+++ Data under study +++

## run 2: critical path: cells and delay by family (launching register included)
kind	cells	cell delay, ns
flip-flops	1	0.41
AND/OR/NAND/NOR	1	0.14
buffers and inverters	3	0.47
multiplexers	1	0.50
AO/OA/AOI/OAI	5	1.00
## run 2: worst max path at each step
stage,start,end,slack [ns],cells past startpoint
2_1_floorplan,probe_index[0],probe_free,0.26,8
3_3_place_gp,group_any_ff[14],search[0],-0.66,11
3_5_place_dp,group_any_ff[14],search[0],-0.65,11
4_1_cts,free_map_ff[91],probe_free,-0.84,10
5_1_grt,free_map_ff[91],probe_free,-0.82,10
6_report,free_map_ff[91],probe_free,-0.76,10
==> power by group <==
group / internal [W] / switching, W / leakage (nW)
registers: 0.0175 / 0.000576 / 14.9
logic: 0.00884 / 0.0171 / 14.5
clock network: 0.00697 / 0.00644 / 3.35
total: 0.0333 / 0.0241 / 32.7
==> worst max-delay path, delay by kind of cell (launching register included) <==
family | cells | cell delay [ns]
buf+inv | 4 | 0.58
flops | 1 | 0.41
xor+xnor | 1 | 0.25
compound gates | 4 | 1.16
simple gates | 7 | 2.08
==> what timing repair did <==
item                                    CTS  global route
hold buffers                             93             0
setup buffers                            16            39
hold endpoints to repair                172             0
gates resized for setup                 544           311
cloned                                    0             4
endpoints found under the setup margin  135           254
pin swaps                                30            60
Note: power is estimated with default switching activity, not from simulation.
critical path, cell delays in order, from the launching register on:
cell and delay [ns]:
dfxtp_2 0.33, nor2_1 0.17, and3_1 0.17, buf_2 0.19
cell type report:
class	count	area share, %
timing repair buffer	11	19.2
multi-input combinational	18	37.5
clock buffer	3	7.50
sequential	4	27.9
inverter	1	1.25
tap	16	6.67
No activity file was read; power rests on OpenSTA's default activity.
File: config.mk
export PLATFORM = sky130hd
export DESIGN_NAME = wsm_ctrl
export DESIGN_NICKNAME = d
export VERILOG_FILES = /design/src/design/wsm_pkg.sv /design/src/design/wsm_ctrl.sv
export SDC_FILE = /design/constraint.sdc
export NUM_CORES = 1
export LEC_CHECK = 0
export BUFFER_PORTS_ARGS = -buffer_cell sky130_fd_sc_hd__buf_2
export CAP_MARGIN = 20
export CORE_UTILIZATION = 40
export CTS_BUF_LIST = sky130_fd_sc_hd__clkbuf_4
export DETAILED_ROUTE_END_ITERATION = 8
export PLACE_DENSITY_LB_ADDON = 0.25
export SYNTH_ARGS = -nofsm -noshare
export SYNTH_HDL_FRONTEND = slang
export SYNTH_SLANG_ARGS = --single-unit
File: constraint.sdc
create_clock -name clk -period 2 [get_ports clk]
set_input_delay 0 -clock clk [delete_from_list [all_inputs] [get_ports clk]]
set_output_delay 0 -clock clk [all_outputs]
set_load 0.02 [all_outputs]
--- src/hw/rtl/ut2fat_pkg.sv ---
// ----------------------------------------------------------------------------
// ut2fat_pkg
// Shared constants for the Unix time to FAT date/time converter.
// ----------------------------------------------------------------------------
package ut2fat_pkg;

  // Seconds per day is 128 * 675. The low 7 bits pass straight through and
  // the rest is divided by 675 with a reciprocal.
  localparam int unsigned DayShift    = 7;
  localparam logic [9:0]  DAY_LOW     = 10'd675;
  localparam int unsigned DayRecipSh  = 35;
  localparam logic [25:0] DAY_RECIP   = 26'd50903316;   // floor(2^35 / 675)

  // Days from 1970-01-01 to 1980-01-01
  localparam logic [15:0] DAYS_TO_1980 = 16'd3652;

  // Four-year groups
  localparam logic [15:0] DAYS_PER_GROUP = 16'd1461;
  localparam int unsigned GrpRecipSh     = 26;
  localparam logic [15:0] GRP_RECIP      = 16'd45933;   // floor(2^26 / 1461)

  // Division by 60
  localparam logic [5:0]  SIXTY         = 6'd60;
  localparam int unsigned MinRecipSh    = 22;
  localparam logic [16:0] MIN_RECIP     = 17'd69905;    // floor(2^22 / 60)
  localparam int unsigned HourRecipSh   = 16;
  localparam logic [10:0] HOUR_RECIP    = 11'd1092;     // floor(2^16 / 60)

  localparam logic [8:0]  LEAP_YEAR_LEN = 9'd366;
  localparam logic [8:0]  YEAR_LEN      = 9'd365;
  localparam logic [8:0]  FEB_END       = 9'd59;

  // First day of each month in a leap year, counted from 0
  localparam logic [8:0] MONTH_START [12] = '{
    9'd0,   9'd31,  9'd60,  9'd91,  9'd121, 9'd152,
    9'd182, 9'd213, 9'd244, 9'd274, 9'd305, 9'd335
  };

endpackage

--- src/hw/rtl/unix_time_to_fat_datetime_unit.sv ---
// ----------------------------------------------------------------------------
// unix_time_to_fat_datetime_unit
// Converts a 32-bit Unix timestamp into packed FAT time and date words.
//
// Usage:
//   Input channel: in_valid_i / in_stall_o carry unix_seconds_i. An item is
//   taken at a rising edge with in_valid_i high and in_stall_o low.
//   Output channel: out_valid_o / out_stall_i carry fat_time_o, fat_date_o
//   and before_epoch_o. Timestamps before 1980-01-01 give before_epoch_o = 1
//   with both words zero.
//   Pipeline: six register stages between unix_seconds_i and the outputs.
//   Throughput: one item per cycle while the output does not stall. Each stage holds one item and
//   every constant division is a reciprocal multiply followed by a one-step
//   correction in the next stage, so no loop limits the rate.
//   Stall: a stalled result holds on the outputs. Earlier stages keep moving
//   into empty slots, so bubbles close up; in_stall_o rises only once every
//   stage is full behind a stalled result.
//   Reset: all stages are emptied; no result is pending after reset.
// ----------------------------------------------------------------------------
module unix_time_to_fat_datetime_unit (
  input  logic        clk_i,
  input  logic        rst_ni,
  input  logic        in_valid_i,
  output logic        in_stall_o,
  input  logic [31:0] unix_seconds_i,
  output logic        out_valid_o,
  input  logic        out_stall_i,
  output logic [15:0] fat_time_o,
  output logic [15:0] fat_date_o,
  output logic        before_epoch_o
);
  import ut2fat_pkg::*;

  localparam int unsigned NumStages = 6;   // A..E plus output stage

  // ---------------------------------------------------------------- flow
  logic [NumStages-1:0] valid_q, valid_d, adv;

  always_comb begin
    adv[NumStages-1] = !valid_q[NumStages-1] || !out_stall_i;
    for (int k = NumStages - 2; k >= 0; k--) begin
      adv[k] = !valid_q[k] || adv[k+1];
    end
    valid_d[0] = adv[0] ? in_valid_i : valid_q[0];
    for (int k = 1; k < NumStages; k++) begin
      valid_d[k] = adv[k] ? valid_q[k-1] : valid_q[k];
    end
  end

  always_ff @(posedge clk_i or negedge rst_ni) begin
    if (!rst_ni) begin
      valid_q <= '0;
    end else begin
      valid_q <= valid_d;
    end
  end

  assign in_stall_o  = !adv[0];
  assign out_valid_o = valid_q[NumStages-1];

  // ---------------------------------------------------------------- stage A
  // Estimate of days = (t >> 7) / 675, low by at most one.
  logic [50:0] a_prod;
  logic [31:0] sa_t_q;
  logic [15:0] sa_q0_q;

  assign a_prod = 51'(unix_seconds_i[31:DayShift]) * 51'(DAY_RECIP);

  always_ff @(posedge clk_i) begin
    if (adv[0]) begin
      sa_t_q  <= unix_seconds_i;
      sa_q0_q <= a_prod[DayRecipSh+15:DayRecipSh];
    end
  end

  // ---------------------------------------------------------------- stage B
  // Correct the day count, rebuild second of day, split off the 1980 offset.
  logic [25:0] b_prod;
  logic [24:0] b_rem_full;
  logic [10:0] b_rem;
  logic        b_corr;
  logic [10:0] b_rem_fix;
  logic [15:0] b_days;
  logic [16:0] sb_sod_q;
  logic [15:0] sb_d_q;
  logic        sb_before_q;

  always_comb begin
    b_prod     = 26'(sa_q0_q) * 26'(DAY_LOW);
    b_rem_full = sa_t_q[31:DayShift] - b_prod[24:0];
    b_rem      = b_rem_full[10:0];
    b_corr     = b_rem >= 11'(DAY_LOW);
    b_rem_fix  = b_corr ? (b_rem - 11'(DAY_LOW)) : b_rem;
    b_days     = sa_q0_q + 16'(b_corr);
  end

  always_ff @(posedge clk_i) begin
    if (adv[1]) begin
      sb_sod_q    <= {b_rem_fix[9:0], sa_t_q[DayShift-1:0]};
      sb_d_q      <= b_days - DAYS_TO_1980;
      sb_before_q <= b_days < DAYS_TO_1980;
    end
  end

  // ---------------------------------------------------------------- stage C
  // Estimates of minute of day and four-year group.
  logic [33:0] c_mprod;
  logic [31:0] c_gprod;
  logic [16:0] sc_sod_q;
  logic [15:0] sc_d_q;
  logic [10:0] sc_m0_q;
  logic [4:0]  sc_g0_q;
  logic        sc_before_q;

  assign c_mprod = 34'(sb_sod_q) * 34'(MIN_RECIP);
  assign c_gprod = 32'(sb_d_q) * 32'(GRP_RECIP);

  always_ff @(posedge clk_i) begin
    if (adv[2]) begin
      sc_sod_q    <= sb_sod_q;
      sc_d_q      <= sb_d_q;
      sc_m0_q     <= c_mprod[MinRecipSh+10:MinRecipSh];
      sc_g0_q     <= c_gprod[GrpRecipSh+4:GrpRecipSh];
      sc_before_q <= sb_before_q;
    end
  end

  // ---------------------------------------------------------------- stage D
  // Correct minute of day and group; remainders give second and day in group.
  logic [16:0] d_mprod, d_srem_full;
  logic [6:0]  d_srem;
  logic        d_scorr;
  logic [15:0] d_gprod, d_drem_full;
  logic [11:0] d_drem;
  logic        d_dcorr;
  logic [10:0] sd_m_q;
  logic [5:0]  sd_sec_q;
  logic [4:0]  sd_grp_q;
  logic [10:0] sd_doy_q;
  logic        sd_before_q;

  always_comb begin
    d_mprod     = 17'(sc_m0_q) * 17'(SIXTY);
    d_srem_full = sc_sod_q - d_mprod;
    d_srem      = d_srem_full[6:0];
    d_scorr     = d_srem >= 7'(SIXTY);
    d_gprod     = 16'(sc_g0_q) * DAYS_PER_GROUP;
    d_drem_full = sc_d_q - d_gprod;
    d_drem      = d_drem_full[11:0];
    d_dcorr     = d_drem >= 12'(DAYS_PER_GROUP);
  end

  always_ff @(posedge clk_i) begin
    if (adv[3]) begin
      sd_m_q      <= sc_m0_q + 11'(d_scorr);
      sd_sec_q    <= d_scorr ? 6'(d_srem - 7'(SIXTY)) : d_srem[5:0];
      sd_grp_q    <= sc_g0_q + 5'(d_dcorr);
      sd_doy_q    <= d_dcorr ? 11'(d_drem - 12'(DAYS_PER_GROUP)) : d_drem[10:0];
      sd_before_q <= sc_before_q;
    end
  end

  // ---------------------------------------------------------------- stage E
  // Hour estimate; year within group, day of year mapped onto leap calendar.
  logic [21:0] e_hprod;
  logic [10:0] e_rest;
  logic [8:0]  e_doy;
  logic [1:0]  e_yy;
  logic [6:0]  e_year;
  logic [10:0] se_m_q;
  logic [5:0]  se_sec_q;
  logic [5:0]  se_h0_q;
  logic [6:0]  se_year_q;
  logic [8:0]  se_doy_q;
  logic        se_before_q;

  assign e_hprod = 22'(sd_m_q) * 22'(HOUR_RECIP);

  always_comb begin
    e_rest = sd_doy_q - 11'(LEAP_YEAR_LEN);
    e_yy   = 2'd0;
    e_doy  = sd_doy_q[8:0];
    if (sd_doy_q >= 11'(LEAP_YEAR_LEN)) begin
      if (e_rest >= 11'(2 * YEAR_LEN)) begin
        e_yy  = 2'd2;
        e_doy = 9'(e_rest - 11'(2 * YEAR_LEN));
      end else if (e_rest >= 11'(YEAR_LEN)) begin
        e_yy  = 2'd1;
        e_doy = 9'(e_rest - 11'(YEAR_LEN));
      end else begin
        e_doy = e_rest[8:0];
      end
      e_year = {sd_grp_q, 2'b00} + 7'd1 + 7'(e_yy);
    end else begin
      e_year = {sd_grp_q, 2'b00};
    end
    // common year: skip the leap day
    if (e_year[1:0] != 2'b00 && e_doy >= FEB_END) begin
      e_doy = e_doy + 9'd1;
    end
  end

  always_ff @(posedge clk_i) begin
    if (adv[4]) begin
      se_m_q      <= sd_m_q;
      se_sec_q    <= sd_sec_q;
      se_h0_q     <= e_hprod[HourRecipSh+5:HourRecipSh];
      se_year_q   <= e_year;
      se_doy_q    <= e_doy;
      se_before_q <= sd_before_q;
    end
  end

  // ---------------------------------------------------------------- stage F
  // Hour correction, month lookup, packing.
  logic [10:0] f_hprod, f_mrem_full;
  logic [6:0]  f_mrem;
  logic        f_mcorr;
  logic [5:0]  f_min;
  logic [4:0]  f_hour;
  logic [3:0]  f_mo;
  logic [8:0]  f_day_full;
  logic [15:0] out_time_q, out_date_q;
  logic        out_before_q;

  always_comb begin
    f_hprod     = 11'(se_h0_q) * 11'(SIXTY);
    f_mrem_full = se_m_q - f_hprod;
    f_mrem      = f_mrem_full[6:0];
    f_mcorr     = f_mrem >= 7'(SIXTY);
    f_min       = f_mcorr ? 6'(f_mrem - 7'(SIXTY)) : f_mrem[5:0];
    f_hour      = 5'(se_h0_q) + 5'(f_mcorr);
    f_mo        = 4'd0;
    for (int k = 1; k < 12; k++) begin
      if (se_doy_q >= MONTH_START[k]) begin
        f_mo = 4'(k);
      end
    end
    f_day_full  = se_doy_q - MONTH_START[f_mo];
  end

  always_ff @(posedge clk_i) begin
    if (adv[5]) begin
      out_before_q <= se_before_q;
      if (se_before_q) begin
        out_time_q <= '0;
        out_date_q <= '0;
      end else begin
        out_time_q <= {f_hour, f_min, se_sec_q[5:1]};
        out_date_q <= {se_year_q, f_mo + 4'd1, f_day_full[4:0] + 5'd1};
      end
    end
  end

  assign fat_time_o     = out_time_q;
  assign fat_date_o     = out_date_q;
  assign before_epoch_o = out_before_q;

  // ---------------------------------------------------------------- checks
  // Input only stalls when every stage is full behind a stalled result.
  a_stall_full: assert property (@(posedge clk_i) disable iff (!rst_ni)
    in_stall_o |-> (&valid_q) && out_stall_i)
    else $error("input stalled with a free stage");

  // Rebuilt second of day stays below one day.
  a_sod_range: assert property (@(posedge clk_i) disable iff (!rst_ni)
    valid_q[1] |-> sb_sod_q < 17'd86400)
    else $error("second of day out of range");

  // Corrected group remainder lies within a group for valid timestamps.
  a_doy_range: assert property (@(posedge clk_i) disable iff (!rst_ni)
    valid_q[3] && !sd_before_q |-> sd_doy_q < 11'(DAYS_PER_GROUP))
    else $error("day in group out of range");

  // A valid result carries a month of 1 to 12, a nonzero day and a legal time of day.
  a_out_legal: assert property (@(posedge clk_i) disable iff (!rst_ni)
    out_valid_o && !before_epoch_o |->
      fat_date_o[8:5] != 4'd0 && fat_date_o[8:5] <= 4'd12 &&
      fat_date_o[4:0] != 5'd0 && fat_time_o[15:11] <= 5'd23 &&
      fat_time_o[10:5] <= 6'd59 && fat_time_o[4:0] <= 5'd29)
    else $error("illegal date or time in result");

  // Pre-1980 results carry zero words.
  a_before_zero: assert property (@(posedge clk_i) disable iff (!rst_ni)
    out_valid_o && before_epoch_o |-> fat_time_o == 16'd0 && fat_date_o == 16'd0)
    else $error("pre-1980 result not zero");

endmodule
`config.mk`:
```
export PLATFORM = sky130hd
export DESIGN_NAME = gcm_div
export DESIGN_NICKNAME = d
export VERILOG_FILES = /design/src/hw/rtl/gcm_pkg.sv /design/src/hw/rtl/gcm_div.sv
export SDC_FILE = /design/constraint.sdc
export NUM_CORES = 1
export LEC_CHECK = 0
export ABC_AREA = 1
export CAP_MARGIN = 10
export CORE_UTILIZATION = 30
export CTS_CLUSTER_SIZE = 24
export DETAILED_ROUTE_END_ITERATION = 10
export DONT_BUFFER_PORTS = 1
export PLACE_DENSITY = 0.5
export SKIP_CTS_REPAIR_TIMING = 1
export SYNTH_ARGS = -nofsm -noshare
export SYNTH_HDL_FRONTEND = slang
export SYNTH_SLANG_ARGS = --single-unit
```
`constraint.sdc`:
```
create_clock -name clk -period 3.8 [get_ports clk]
set_input_delay 0.38 -clock clk [delete_from_list [all_inputs] [get_ports clk]]
set_output_delay 0.38 -clock clk [all_outputs]
set_load 0.03 [all_outputs]
```
## src/rtl/cef_pkg.sv

```systemverilog
// Shared types, constants and gain table builder for the clip edge fade block.
package cef_pkg;

    // Fixed sizes of the block.
    localparam int MAX_CHANNELS       = 8;
    localparam int SINE_TABLE_ENTRIES = 1024;
    localparam int GAIN_BITS          = 16;

    // Field widths.
    localparam int SAMPLE_W  = 24;
    localparam int FRAME_W   = 30;
    localparam int FADE_W    = 20;
    localparam int CHAN_W    = 4;
    localparam int CHPOS_W   = 3;
    localparam int PHASE_W   = 17;
    localparam int PHASE_FRAC = 16;
    localparam int IDX_W     = $clog2(SINE_TABLE_ENTRIES + 1);
    localparam int IDX_SHIFT = PHASE_FRAC - $clog2(SINE_TABLE_ENTRIES);
    localparam int PROD_W    = SAMPLE_W + GAIN_BITS + 1;
    localparam int DIVCNT_W  = $clog2(PHASE_W);

    localparam logic [FRAME_W-1:0] FRAME_MAX = {FRAME_W{1'b1}};
    localparam longint HALF_PI_Q30 = 64'd1686629713;

    // Configuration register indexes.
    localparam logic REG_CHANNELS    = 1'b0;
    localparam logic REG_FADE_FRAMES = 1'b1;

    // Region codes on the result word.
    typedef enum logic [1:0] {
        REGION_FADE_IN  = 2'd0,
        REGION_MIDDLE   = 2'd1,
        REGION_FADE_OUT = 2'd2
    } region_t;

    // One classified word passed from the front to the back.
    typedef struct packed {
        logic signed [SAMPLE_W-1:0] sample;
        region_t                    region;
        logic [FADE_W-1:0]          k;
        logic [FADE_W-1:0]          fade;
        logic                       chan0;
    } item_t;

    typedef logic [GAIN_BITS-1:0] gain_table_t [0:SINE_TABLE_ENTRIES];

    // Quotient of two non-negative values by shift and subtract.
    function automatic longint udiv_q(longint num, longint den);
        longint q;
        longint r;
        int     b;
        q = 0;
        r = 0;
        for (b = 62; b >= 0; b--)
        begin
            r = (r <<< 1) | ((num >>> b) & longint'(1));
            if (r >= den)
            begin
                r = r - den;
                q = q | (longint'(1) <<< b);
            end
        end
        return q;
    endfunction

    // Sine of a Q30 angle in the first quadrant, by a truncated series.
    function automatic longint sine_q30(longint x);
        longint term;
        longint sum;
        longint div;
        int     n;
        term = x;
        sum  = x;
        for (n = 1; n <= 10; n++) begin
            term = (term * x) >>> 30;
            term = (term * x) >>> 30;
            div  = longint'(2 * n) * longint'(2 * n + 1);
            term = udiv_q(term, div);
            if (n % 2 == 1) sum = sum - term;
            else sum = sum + term;
        end
        if (sum < 0) sum = 0;
        if (sum > (longint'(1) <<< 30)) sum = longint'(1) <<< 30;
        return sum;
    endfunction

    // Quarter-wave gain table, evaluated at elaboration.
    function automatic gain_table_t build_gain_table();
        gain_table_t tbl;
        longint      x;
        longint      g;
        longint      maxg;
        int          i;
        maxg = (longint'(1) <<< GAIN_BITS) - 1;
        for (i = 0; i <= SINE_TABLE_ENTRIES; i++) begin
            x = longint'(i) * HALF_PI_Q30 / SINE_TABLE_ENTRIES;
            g = (sine_q30(x) + (longint'(1) <<< (29 - GAIN_BITS))) >>> (30 - GAIN_BITS);
            if (g > maxg) g = maxg;
            tbl[i] = g[GAIN_BITS-1:0];
        end
        return tbl;
    endfunction

endpackage

```

## src/rtl/cef_queue.sv

```systemverilog
// Two-entry word queue between the front and the back.
module cef_queue (
    input  logic           clk,
    input  logic           rst_n,
    input  logic           push,
    input  cef_pkg::item_t push_item,
    output logic           full,
    input  logic           pop,
    output logic           not_empty,
    output cef_pkg::item_t head
);
    import cef_pkg::*;

    item_t      slot_reg [0:1];
    logic       wr_ptr_reg;
    logic       rd_ptr_reg;
    logic [1:0] count_reg;

    assign full      = (count_reg == 2'd2);
    assign not_empty = (count_reg != 2'd0);
    assign head      = slot_reg[rd_ptr_reg];

    // Storage.
    always_ff @(posedge clk)
    begin
        if (push)
        begin
            slot_reg[wr_ptr_reg] <= push_item;
        end
    end

    // Pointers and fill count.
    always_ff @(posedge clk or negedge rst_n)
    begin
        if (!rst_n)
        begin
            wr_ptr_reg <= 1'b0;
            rd_ptr_reg <= 1'b0;
            count_reg  <= 2'd0;
        end
        else
        begin
            if (push) wr_ptr_reg <= ~wr_ptr_reg;
            if (pop)  rd_ptr_reg <= ~rd_ptr_reg;
            if (push && !pop)      count_reg <= count_reg + 2'd1;
            else if (pop && !push) count_reg <= count_reg - 2'd1;
        end
    end

endmodule

```

## config.mk

```make
export PLATFORM = sky130hd
export DESIGN_NAME = cef_queue
export DESIGN_NICKNAME = d
export VERILOG_FILES = /design/src/rtl/cef_pkg.sv /design/src/rtl/cef_queue.sv
export SDC_FILE = /design/constraint.sdc
export NUM_CORES = 1
export LEC_CHECK = 0
export BUFFER_PORTS_ARGS = -buffer_cell sky130_fd_sc_hd__buf_2
export CELL_PAD_IN_SITES_DETAIL_PLACEMENT = 1
export CELL_PAD_IN_SITES_GLOBAL_PLACEMENT = 1
export CORE_ASPECT_RATIO = 0.6
export CORE_UTILIZATION = 33
export CTS_BUF_LIST = sky130_fd_sc_hd__clkbuf_2
export DETAILED_ROUTE_END_ITERATION = 7
export HOLD_SLACK_MARGIN = 0.08
export PLACE_DENSITY = 0.64
export SLEW_MARGIN = 20
export SYNTH_ARGS = -nofsm -noshare
export SYNTH_HDL_FRONTEND = slang
export SYNTH_SLANG_ARGS = --single-unit
```

## constraint.sdc

```tcl
create_clock -name clk -period 5.3 [get_ports clk]
set_input_delay 1.59 -clock clk [delete_from_list [all_inputs] [get_ports clk]]
set_output_delay 1.59 -clock clk [all_outputs]
set_load 0.02 [all_outputs]
```

==> impl_metrics.csv <==
group,metric,value,unit
hold_path,worstHoldPathType,"flop to flop",
cts,cts.sinks,138,
power_and_ir_drop,p_per_area,534,mW/mm^2
timing,period_needed,4.04,ns
worst_setup_path,cp.required,3.71,ns
floorplanning,initial_core_util,34.6,%
finish,largest_reg_flops,134,
logic_synthesis,ys_warn_count,0,
finish,stdcell_area,0.00630,sq mm
global_routing,grt_pass1_wl,14.9,mm
worst_setup_path,rr_worst_depth,2,
routing,ant_nets,0,
floorplanning,io_pins,140,
cts,cts_setup_buffers,0,
placed_design,pre_cts_ws,1.94,ns
logic_synthesis,synth.distinct_cells,15,
status,status,"complete, no violations",
finish,n_fill_cell,1470,
timing,relSlewSlack,28.3,%
finish,drive_above_1_share,62.6,%
timing,grt_setup_unrepaired,"false",
worst_setup_path,worst-setup-path-type,"flop to primary output",
hold_path,holdPathEnd,"count_reg[1]$_DFFE_PN0P_",
timing,setup_tns,0,ns
timing,worst_slack,1.26,ns
routing,wirelength,9.96,mm
timing,final_hold_viol_count,0,
global_routing,grt_max_degree,69,
timing,fmax,0.247,GHz
routing,drtPass1Iterations,4,
worst_setup_path,ff2ff_setup_slack,3.25,ns
hold_path,holdPathStages,1,
worst_setup_path,endpoint_kind,"primary output",
floorplanning,core_area,0.0148,sq mm
routing,drc,0,
floorplanning,die_y,98.4,microns
cts,h-tree-depth,4,
logic_synthesis,yosysTopAreaCell,"edfxtp_1",
power_and_ir_drop,leakagePower,2.41,nW
finish,final_util,42.6,%
finish,area_delta_synth_final,23.2,%
routing,dr_total_vias,2613,
power_and_ir_drop,vdd_drop_max,0.000238,V
global_routing,grt_usage,12.8,%
cts,post_cts_resized,0,
floorplanning,die_w,163,microns
timing,worst_pin_slew,1.08,ns
placed_design,gp_congestion,0.717,
logic_synthesis,syn_area,0.00511,sq mm
hold_path,worstHoldStart,"count_reg[1]$_DFFE_PN0P_",
finish,finalNetCount,449,
timing,setup_viol,0,
cts,numCtsBuffers,17,
routing,first_iter_violations,174,
routing,wl_per_cell,16.9,microns
worst_setup_path,path_max_fanout,68,
logic_synthesis,netlist.area_leader.share,78.7,%
floorplanning,num_rows,34,
logic_synthesis,synth_nets,297,
job,drv_cap,0,
floorplanning,dieArea,0.0160,sq mm
cts,cts.path.max_buffers,2,
logic_synthesis,synthCells,225,
worst_setup_path,worstReg2RegStart,"wr_ptr_reg$_DFFE_PN0P_",
cts,clk_latency,0.64,ns
logic_synthesis,yosys-top-cells-area,"edfxtp_1 (79%), mux2_2 (10%), mux2_4 (5.9%)",
placed_design,port-buffer-count,139,
cts,postCtsHoldBufs,0,
placed_design,placed_area,0.00601,sq mm
timing,finalCritPeriodShare,76.3,%
finish,final_common_cell,"buf_2",
timing,skew,0.0266,ns
global_routing,overflow,0,
worst_setup_path,start_kind,"flop",
worst_setup_path,worstPathArrival,2.45,ns
worst_setup_path,r2r_end,"slot_reg[1][47]$_DFFE_PP_",
logic_synthesis,ys_seq_area_share,80.6,%
global_routing,grt_pass1_vias,2821,
cts,clkTransAtPathRegs,0.21,ns
finish,most-common-layout-cells,"buf_2 (139), edfxtp_1 (134), mux2_2 (47)",
placed_design,hpwl,6.54,mm
cts,tritoncts,"yes",
timing,drv_slew,0,
routing,via_per_inst,4.44,
timing,hold_ws,0.515,ns
logic_synthesis,ys_ff_latch,138,
global_routing,antenna_found_initial,2,
cts,root_buffer,"clkbuf_2",
logic_synthesis,syn_area_per_cell,22.7,sq um
==> power breakdown <==
part	internal (mW)	switching [mW]	leakage, nW	total [mW]
Clock	0.318	0.385	0.154	0.703
Combinational	0.467	0.575	0.956	1.04
Sequential	1.45	0.174	1.30	1.62
Total	2.23	1.14	2.41	3.37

+++

> _Exercise prompt_: Repeat exactly the lines from the first line of the records above through the line containing "logic: 0.00884 / 0.0171 / 14.5", both included, and nothing else.

> _Output of the exercise_:
## run 2: critical path: cells and delay by family (launching register included)
kind	cells	cell delay, ns
flip-flops	1	0.41
AND/OR/NAND/NOR	1	0.14
buffers and inverters	3	0.47
multiplexers	1	0.50
AO/OA/AOI/OAI	5	1.00
## run 2: worst max path at each step
stage,start,end,slack [ns],cells past startpoint
2_1_floorplan,probe_index[0],probe_free,0.26,8
3_3_place_gp,group_any_ff[14],search[0],-0.66,11
3_5_place_dp,group_any_ff[14],search[0],-0.65,11
4_1_cts,free_map_ff[91],probe_free,-0.84,10
5_1_grt,free_map_ff[91],probe_free,-0.82,10
6_report,free_map_ff[91],probe_free,-0.76,10
==> power by group <==
group / internal [W] / switching, W / leakage (nW)
registers: 0.0175 / 0.000576 / 14.9
logic: 0.00884 / 0.0171 / 14.5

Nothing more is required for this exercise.